Geisinger Commonwealth School of Medicine Scranton, PA
Hannah Anderson, MS1, Christopher D.. Manko, BS1, Michelle Bernshteyn, MD2, Subash Ghimire, MD2, Ashit B.. Sarker, MD, PhD3, Joyson Poulose, MD4, Michael Georgetson, MD, FACG2 1Geisinger Commonwealth School of Medicine, Scranton, PA; 2Guthrie Robert Packer Hospital, Department of Gastroenterology, Sayre, PA; 3Guthrie Robert Packer Hospital, Department of Pathology, Sayre, PA; 4Guthrie Robert Packer Hospital, Department of Hematology/Oncology, Sayre, PA Introduction: Gastric cancer is the fourth most common cause of cancer death for both men and women (1). Leiomyosarcoma (LMS) is a malignant smooth muscle tumor that very rarely affects the stomach. We present here a case of a male patient with LMS of the stomach. This case highlights the importance of follow-up care, as this diagnosis was made only on follow-up endoscopy (EGD).
Case Description/
Methods: The patient is a 58-year-old male who presented to the emergency department for a sensation of rapid heartbeat, dark tarry stools for a month, and postprandial epigastric pain radiating to the back. Workup was positive for anemia and atrial fibrillation with rapid ventricular response. Upper EGD revealed a gastric body ulcer with predominantly necroinflammatory debris, negative for H. pylori and intestinal metaplasia. Repeat EGD in 12 weeks was planned. Two months later, the patient noted fatigue, outpatient CBC again revealed anemia, and the patient was readmitted. Repeat EGD showed a non-obstructing gastric ulcer with biopsy exhibiting spindle cells diffusely positive for smooth muscle actin. Unfortunately, diagnosis of high-grade gastric LMS was made and abdominal CT showed a mass along the gastric fundus, involvement of a periportal lymph node and multiple hepatic lesions. Initial treatment of doxorubicin and trabectedin was pursued, with the patient later opting for home hospice care. Discussion: This report describes a rare case of gastric LMS presenting as a gastric ulcer. LMS most often presents in the retroperitoneum or uterus (2) and, to the best of our knowledge, this is the first described case of metastatic gastric LMS presenting as an ulcer, without a mass or polypoid lesion visible on EGD. Moreover, while H. pylori has been suspected to play a role in the development of gastric LMS (3), our patient was H. pylori negative. Initial biopsy of the gastric ulcer was negative for neoplasm and only follow-up EGD during inpatient management caught the diagnosis of LMS. This point emphasizes the importance of providers following up with gastroenterology concerns, as false negative results are possible, even with biopsy.

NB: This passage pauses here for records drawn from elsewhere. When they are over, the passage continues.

**src/design/vad_hangover_state_machine_macros.svh**
```systemverilog
// Assertion macros shared by the voice activity hangover design.
// No dependencies; included by the modules that carry assertions.
`ifndef VAD_HANGOVER_STATE_MACHINE_MACROS_SVH
`define VAD_HANGOVER_STATE_MACHINE_MACROS_SVH

// Same-cycle implication, disabled while reset is high.
`define VHSM_ASSERT_IMPLY(label, clk, rst, ante, cons) \
   label: assert property (@(posedge clk) disable iff (rst) (ante) |-> (cons)) \
      else $error("vhsm: same-cycle implication failed");

// Next-cycle implication, disabled while reset is high.
`define VHSM_ASSERT_NEXT(label, clk, rst, ante, cons) \
   label: assert property (@(posedge clk) disable iff (rst) (ante) |=> (cons)) \
      else $error("vhsm: next-cycle implication failed");

`endif

```
**src/design/vhsm_pkg.sv**
```systemverilog
// Shared types and constants of the voice activity hangover block.
// No dependencies; imported by every module of the block but vhsm_fifo.
package vhsm_pkg;

   // Field widths.
   localparam int PROB_W     = 16;
   localparam int THR_W      = 17;
   localparam int RUN_W      = 16;
   localparam int FRAME_W    = 31;
   localparam int POS_W      = 32;
   localparam int CSR_DATA_W = 17;
   localparam int CSR_IDX_W  = 3;
   localparam int QUEUE_DEPTH = 2;

   // Saturation limits.
   localparam logic [FRAME_W-1:0] FRAME_MAX = {FRAME_W{1'b1}};
   localparam logic [RUN_W-1:0]   RUN_MAX   = {RUN_W{1'b1}};

   // Register indexes of the configuration port.
   localparam logic [CSR_IDX_W-1:0] CSR_THRESHOLD   = 3'd0;
   localparam logic [CSR_IDX_W-1:0] CSR_MIN_SILENCE = 3'd1;
   localparam logic [CSR_IDX_W-1:0] CSR_MIN_SPEECH  = 3'd2;
   localparam logic [CSR_IDX_W-1:0] CSR_MAX_SPEECH  = 3'd3;
   localparam logic [CSR_IDX_W-1:0] CSR_PAD_START   = 3'd4;

   typedef enum logic [1:0] {
      ST_SILENCE         = 2'd0,
      ST_POSSIBLE_SPEECH = 2'd1,
      ST_SPEECH          = 2'd2,
      ST_POSSIBLE_SILENCE = 2'd3
   } vad_state_type;

   typedef struct packed {
      logic [THR_W-1:0] threshold;
      logic [15:0]      min_silence_frames;
      logic [7:0]       min_speech_frames;
      logic [15:0]      max_speech_frames;
      logic [7:0]       pad_start_frames;
   } cfg_type;

   // Classified frame handed from the front to the back.
   typedef struct packed {
      logic               voiced;
      logic [FRAME_W-1:0] frame_index;
   } mid_item_type;

   // Result item waiting in the output queue.
   typedef struct packed {
      logic               active;
      vad_state_type      vad_state;
      logic [POS_W-1:0]   speech_start;
      logic [POS_W-1:0]   speech_end;
      logic [FRAME_W-1:0] frame_index;
   } rsp_item_type;

endpackage

```
**src/design/vhsm_fifo.sv**
```systemverilog
// Small register-based queue with push/full and pop/empty sides.
// Depends on nothing but its parameters.
module vhsm_fifo #(
   parameter int WIDTH = 32,
   parameter int DEPTH = 2
) (
   input  logic             clock,
   input  logic             reset,
   input  logic             push,
   input  logic [WIDTH-1:0] wdata,
   output logic             full,
   input  logic             pop,
   output logic [WIDTH-1:0] rdata,
   output logic             empty
);
   localparam int PTR_W = (DEPTH > 1) ? $clog2(DEPTH) : 1;
   localparam int CNT_W = $clog2(DEPTH + 1);

   logic [WIDTH-1:0] mem_ff [DEPTH];
   logic [PTR_W-1:0] wr_ptr_ff, wr_ptr_in;
   logic [PTR_W-1:0] rd_ptr_ff, rd_ptr_in;
   logic [CNT_W-1:0] count_ff, count_in;
   logic             do_push, do_pop;

   assign full    = (count_ff == CNT_W'(DEPTH));
   assign empty   = (count_ff == '0);
   assign do_push = push && !full;
   assign do_pop  = pop && !empty;
   assign rdata   = mem_ff[rd_ptr_ff];

   // Pointer wrap and occupancy.
   always_comb begin
      wr_ptr_in = wr_ptr_ff;
      rd_ptr_in = rd_ptr_ff;
      count_in  = count_ff;
      if (do_push) begin
         wr_ptr_in = (wr_ptr_ff == PTR_W'(DEPTH - 1)) ? '0 : wr_ptr_ff + PTR_W'(1);
      end
      if (do_pop) begin
         rd_ptr_in = (rd_ptr_ff == PTR_W'(DEPTH - 1)) ? '0 : rd_ptr_ff + PTR_W'(1);
      end
      if (do_push && !do_pop) begin
         count_in = count_ff + CNT_W'(1);
      end else if (do_pop && !do_push) begin
         count_in = count_ff - CNT_W'(1);
      end
   end

   always_ff @(posedge clock) begin
      if (reset) begin
         wr_ptr_ff <= '0;
         rd_ptr_ff <= '0;
         count_ff  <= '0;
      end else begin
         wr_ptr_ff <= wr_ptr_in;
         rd_ptr_ff <= rd_ptr_in;
         count_ff  <= count_in;
      end
   end

   // Storage needs no reset.
   always_ff @(posedge clock) begin
      if (do_push) begin
         mem_ff[wr_ptr_ff] <= wdata;
      end
   end

endmodule

```
**src/design/vhsm_front.sv**
```systemverilog
// Front end: accepts frames, keeps the probability window and frame count,
// and classifies each frame as speech or not. Depends on vhsm_pkg.
`include "vad_hangover_state_machine_macros.svh"

module vhsm_front #(
   parameter int WINDOW_LEN = 5
) (
   input  logic                         clock,
   input  logic                         reset,
   input  logic                         req_push,
   output logic                         req_full,
   input  logic [vhsm_pkg::PROB_W-1:0]  req_prob,
   input  logic [vhsm_pkg::THR_W-1:0]   threshold,
   output logic                         mid_push,
   output vhsm_pkg::mid_item_type       mid_item,
   input  logic                         mid_full
);
   import vhsm_pkg::*;

   localparam int FILL_W = $clog2(WINDOW_LEN + 1);
   localparam int SUM_W  = PROB_W + FILL_W;
   localparam int PROD_W = THR_W + FILL_W;

   logic [PROB_W-1:0]  win_ff [WINDOW_LEN];
   logic [SUM_W-1:0]   sum_ff, sum_in;
   logic [FILL_W-1:0]  fill_ff, fill_in;
   logic [FRAME_W-1:0] frame_ff, frame_in;
   logic [PROD_W-1:0]  limit;
   logic               accept;
   logic               window_full;

   assign req_full = mid_full;
   assign accept   = req_push && !mid_full;

   // Running sum: drop the oldest entry once the window is full.
   always_comb begin
      window_full = (fill_ff == FILL_W'(WINDOW_LEN));
      fill_in     = window_full ? fill_ff : fill_ff + FILL_W'(1);
      sum_in      = sum_ff + SUM_W'(req_prob);
      if (window_full) begin
         sum_in = sum_in - SUM_W'(win_ff[WINDOW_LEN-1]);
      end
      frame_in = (frame_ff == FRAME_MAX) ? frame_ff : frame_ff + FRAME_W'(1);
      limit    = PROD_W'(threshold) * PROD_W'(fill_in);
   end

   // The comparison against threshold times count replaces the average.
   assign mid_push              = accept;
   assign mid_item.voiced       = (PROD_W'(sum_in) >= limit);
   assign mid_item.frame_index  = frame_in;

   always_ff @(posedge clock) begin
      if (reset) begin
         sum_ff   <= '0;
         fill_ff  <= '0;
         frame_ff <= '0;
      end else if (accept) begin
         sum_ff   <= sum_in;
         fill_ff  <= fill_in;
         frame_ff <= frame_in;
      end
   end

   // Shift line of recent probabilities; entries are read only once filled.
   always_ff @(posedge clock) begin
      if (accept) begin
         win_ff[0] <= req_prob;
         for (int i = 1; i < WINDOW_LEN; i++) begin
            win_ff[i] <= win_ff[i-1];
         end
      end
   end

   `VHSM_ASSERT_IMPLY(a_fill_bound, clock, reset, 1'b1, fill_ff <= FILL_W'(WINDOW_LEN))
   `VHSM_ASSERT_IMPLY(a_empty_sum, clock, reset, fill_ff == '0, sum_ff == '0)
   `VHSM_ASSERT_NEXT(a_frame_counts, clock, reset, accept, frame_ff != '0)

endmodule

```
**src/design/vhsm_back.sv**
```systemverilog
// Back end: runs the hangover state machine on classified frames and
// builds the result items. Depends on vhsm_pkg.
`include "vad_hangover_state_machine_macros.svh"

module vhsm_back (
   input  logic                     clock,
   input  logic                     reset,
   input  vhsm_pkg::cfg_type        cfg,
   input  vhsm_pkg::mid_item_type   mid_item,
   input  logic                     mid_empty,
   output logic                     mid_pop,
   output logic                     out_push,
   output vhsm_pkg::rsp_item_type   out_item,
   input  logic                     out_full
);
   import vhsm_pkg::*;

   vad_state_type      state_ff, state_in;
   logic [RUN_W-1:0]   speech_run_ff, speech_run_in;
   logic [RUN_W-1:0]   silence_run_ff, silence_run_in;
   logic               split_ff, split_in;
   logic [POS_W-1:0]   start_ff, start_in;
   logic [POS_W-1:0]   end_ff, end_in;
   logic [RUN_W-1:0]   speech_inc, silence_inc;
   logic [FRAME_W-1:0] fc;
   logic signed [33:0] start_raw, end_next, start_lo, start_mid, start_hi;
   logic               fire;

   assign fire     = !mid_empty && !out_full;
   assign mid_pop  = fire;
   assign out_push = fire;
   assign fc       = mid_item.frame_index;

   // Saturating run increments and the padded, clamped start frame.
   always_comb begin
      speech_inc  = (speech_run_ff == RUN_MAX) ? speech_run_ff : speech_run_ff + RUN_W'(1);
      silence_inc = (silence_run_ff == RUN_MAX) ? silence_run_ff : silence_run_ff + RUN_W'(1);
      start_raw   = $signed({3'b000, fc}) + 34'sd1 - $signed({18'd0, speech_inc})
                    - $signed({26'd0, cfg.pad_start_frames});
      end_next    = $signed({{2{end_ff[POS_W-1]}}, end_ff}) + 34'sd1;
      start_lo    = (start_raw < 34'sd1) ? 34'sd1 : start_raw;
      start_mid   = (start_lo < end_next) ? end_next : start_lo;
      start_hi    = (start_mid > 34'sd2147483647) ? 34'sd2147483647 : start_mid;
   end

   // Next state of the hangover machine.
   always_comb begin
      state_in       = state_ff;
      speech_run_in  = speech_run_ff;
      silence_run_in = silence_run_ff;
      split_in       = 1'b0;
      end_in         = end_ff;
      start_in       = split_ff ? {1'b0, fc} : start_ff;
      unique case (state_ff)
         ST_SILENCE: begin
            if (mid_item.voiced) begin
               state_in      = ST_POSSIBLE_SPEECH;
               speech_run_in = speech_inc;
            end else begin
               silence_run_in = silence_inc;
               speech_run_in  = '0;
            end
         end
         ST_POSSIBLE_SPEECH: begin
            if (mid_item.voiced) begin
               speech_run_in = speech_inc;
               if (speech_inc >= {8'd0, cfg.min_speech_frames}) begin
                  state_in       = ST_SPEECH;
                  start_in       = start_hi[POS_W-1:0];
                  silence_run_in = '0;
               end
            end else begin
               state_in       = ST_SILENCE;
               silence_run_in = RUN_W'(1);
               speech_run_in  = '0;
            end
         end
         ST_SPEECH: begin
            speech_run_in = speech_inc;
            if (mid_item.voiced) begin
               silence_run_in = '0;
               if (speech_inc >= cfg.max_speech_frames) begin
                  split_in      = 1'b1;
                  speech_run_in = '0;
                  end_in        = {1'b0, fc};
                  start_in      = '1;
               end
            end else begin
               state_in       = ST_POSSIBLE_SILENCE;
               silence_run_in = silence_inc;
            end
         end
         ST_POSSIBLE_SILENCE: begin
            speech_run_in = speech_inc;
            if (mid_item.voiced) begin
               state_in       = ST_SPEECH;
               silence_run_in = '0;
               if (speech_inc >= cfg.max_speech_frames) begin
                  split_in      = 1'b1;
                  speech_run_in = '0;
                  end_in        = {1'b0, fc};
                  start_in      = '1;
               end
            end else begin
               silence_run_in = silence_inc;
               if (silence_inc >= cfg.min_silence_frames) begin
                  state_in      = ST_SILENCE;
                  end_in        = {1'b0, fc};
                  start_in      = '1;
                  speech_run_in = '0;
               end
            end
         end
      endcase
   end

   // Result item reflects the state after this frame.
   assign out_item.active       = (state_in == ST_SPEECH) || (state_in == ST_POSSIBLE_SILENCE);
   assign out_item.vad_state    = state_in;
   assign out_item.speech_start = start_in;
   assign out_item.speech_end   = end_in;
   assign out_item.frame_index  = fc;

   always_ff @(posedge clock) begin
      if (reset) begin
         state_ff       <= ST_SILENCE;
         speech_run_ff  <= '0;
         silence_run_ff <= '0;
         split_ff       <= 1'b0;
         start_ff       <= '1;
         end_ff         <= '1;
      end else if (fire) begin
         state_ff       <= state_in;
         speech_run_ff  <= speech_run_in;
         silence_run_ff <= silence_run_in;
         split_ff       <= split_in;
         start_ff       <= start_in;
         end_ff         <= end_in;
      end
   end

   `VHSM_ASSERT_IMPLY(a_split_in_speech, clock, reset, split_ff, state_ff == ST_SPEECH)
   `VHSM_ASSERT_IMPLY(a_split_no_start, clock, reset, split_ff, start_ff == '1)
   `VHSM_ASSERT_IMPLY(a_idle_no_start, clock, reset,
      (state_ff == ST_SILENCE) || (state_ff == ST_POSSIBLE_SPEECH), start_ff == '1)

endmodule

```
**src/design/vad_hangover_state_machine.sv**
```systemverilog
// Voice activity hangover post-processor: accepts one speech probability per
// cycle while req_full is low and returns one result item per frame. The
// front end classifies an item in the cycle it is accepted (window sum and
// threshold compare) and writes it into a two-entry queue; the back end
// takes it from that queue, updates the state machine and writes the result
// into a two-entry output queue, which presents it on the rsp_ ports.
// Neither end has a busy state, so the sustained rate is one item per clock
// while neither queue fills. While rsp_pop stays low, four items wait inside
// before req_full rises. There is no clearing pass after reset.
// Depends on vhsm_pkg, vhsm_fifo, vhsm_front and vhsm_back.
module vad_hangover_state_machine #(
   parameter int WINDOW_LEN = 5
) (
   input  logic                             clock,
   input  logic                             reset,
   input  logic                             req_push,
   output logic                             req_full,
   input  logic [vhsm_pkg::PROB_W-1:0]      req_prob,
   output logic                             rsp_empty,
   input  logic                             rsp_pop,
   output logic                             rsp_active,
   output logic [1:0]                       rsp_vad_state,
   output logic signed [vhsm_pkg::POS_W-1:0] rsp_speech_start,
   output logic signed [vhsm_pkg::POS_W-1:0] rsp_speech_end,
   output logic [vhsm_pkg::FRAME_W-1:0]     rsp_frame_index,
   input  logic                             csr_write,
   input  logic [vhsm_pkg::CSR_IDX_W-1:0]   csr_index,
   input  logic [vhsm_pkg::CSR_DATA_W-1:0]  csr_wdata
);
   import vhsm_pkg::*;

   localparam int MID_W = $bits(mid_item_type);
   localparam int RSP_W = $bits(rsp_item_type);

   cfg_type      cfg_ff, cfg_in;
   mid_item_type front_item, back_item;
   rsp_item_type back_rsp, queue_rsp;
   logic         mid_push, mid_full, mid_pop, mid_empty;
   logic         out_push, out_full;

   // Configuration register decode; unknown indexes are dropped.
   always_comb begin
      cfg_in = cfg_ff;
      if (csr_write) begin
         unique case (csr_index)
            CSR_THRESHOLD:   cfg_in.threshold          = csr_wdata;
            CSR_MIN_SILENCE: cfg_in.min_silence_frames = csr_wdata[15:0];
            CSR_MIN_SPEECH:  cfg_in.min_speech_frames  = csr_wdata[7:0];
            CSR_MAX_SPEECH:  cfg_in.max_speech_frames  = csr_wdata[15:0];
            CSR_PAD_START:   cfg_in.pad_start_frames   = csr_wdata[7:0];
            default:         cfg_in = cfg_ff;
         endcase
      end
   end

   always_ff @(posedge clock) begin
      if (reset) begin
         cfg_ff.threshold          <= THR_W'(32768);
         cfg_ff.min_silence_frames <= 16'd30;
         cfg_ff.min_speech_frames  <= 8'd8;
         cfg_ff.max_speech_frames  <= 16'd2000;
         cfg_ff.pad_start_frames   <= 8'd5;
      end else begin
         cfg_ff <= cfg_in;
      end
   end

   // Front end classifies frames.
   vhsm_front #(
      .WINDOW_LEN (WINDOW_LEN)
   ) u_front (
      .clock     (clock),
      .reset     (reset),
      .req_push  (req_push),
      .req_full  (req_full),
      .req_prob  (req_prob),
      .threshold (cfg_ff.threshold),
      .mid_push  (mid_push),
      .mid_item  (front_item),
      .mid_full  (mid_full)
   );

   // Queue between the two ends.
   vhsm_fifo #(
      .WIDTH (MID_W),
      .DEPTH (QUEUE_DEPTH)
   ) u_mid_fifo (
      .clock (clock),
      .reset (reset),
      .push  (mid_push),
      .wdata (front_item),
      .full  (mid_full),
      .pop   (mid_pop),
      .rdata (back_item),
      .empty (mid_empty)
   );

   // Back end runs the state machine.
   vhsm_back u_back (
      .clock     (clock),
      .reset     (reset),
      .cfg       (cfg_ff),
      .mid_item  (back_item),
      .mid_empty (mid_empty),
      .mid_pop   (mid_pop),
      .out_push  (out_push),
      .out_item  (back_rsp),
      .out_full  (out_full)
   );

   // Output queue holds finished items until they are popped.
   vhsm_fifo #(
      .WIDTH (RSP_W),
      .DEPTH (QUEUE_DEPTH)
   ) u_rsp_fifo (
      .clock (clock),
      .reset (reset),
      .push  (out_push),
      .wdata (back_rsp),
      .full  (out_full),
      .pop   (rsp_pop),
      .rdata (queue_rsp),
      .empty (rsp_empty)
   );

   assign rsp_active       = queue_rsp.active;
   assign rsp_vad_state    = queue_rsp.vad_state;
   assign rsp_speech_start = $signed(queue_rsp.speech_start);
   assign rsp_speech_end   = $signed(queue_rsp.speech_end);
   assign rsp_frame_index  = queue_rsp.frame_index;

endmodule
```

References: 1. Ilic M, Ilic I. Epidemiology of stomach cancer. World J Gastroenterol. 2022 Mar 28;28(12):1187–203. 2. Menon G, Mangla A, Yadav U. Leiomyosarcoma. In: StatPearls. Treasure Island (FL): StatPearls Publishing; 2025 Jan-. 3. Wang T, Zreik R, Leng B. Primary Gastric Leiomyosarcoma: A Rare Case. Cureus. 2023 Nov 27;15(11):e49510.
Figure: Figure 1. Endoscopy showing gastric body ulcer
Figure: Figure 2. Histology slide of gastric ulcer biopsy with positive smooth muscle actin stain
Disclosures: Hannah Anderson indicated no relevant financial relationships. Christopher Manko indicated no relevant financial relationships. Michelle Bernshteyn indicated no relevant financial relationships. Subash Ghimire indicated no relevant financial relationships. Ashit Sarker indicated no relevant financial relationships. Joyson Poulose indicated no relevant financial relationships. Michael Georgetson indicated no relevant financial relationships.
Hannah Anderson, MS1, Christopher D.. Manko, BS1, Michelle Bernshteyn, MD2, Subash Ghimire, MD2, Ashit B.. Sarker, MD, PhD3, Joyson Poulose, MD4, Michael Georgetson, MD, FACG2. P4276 - A Rare Case of Gastric Leiomyosarcoma in a Male Patient, ACG 2025 Annual Scientific Meeting Abstracts. Phoenix, AZ: American College of Gastroenterology.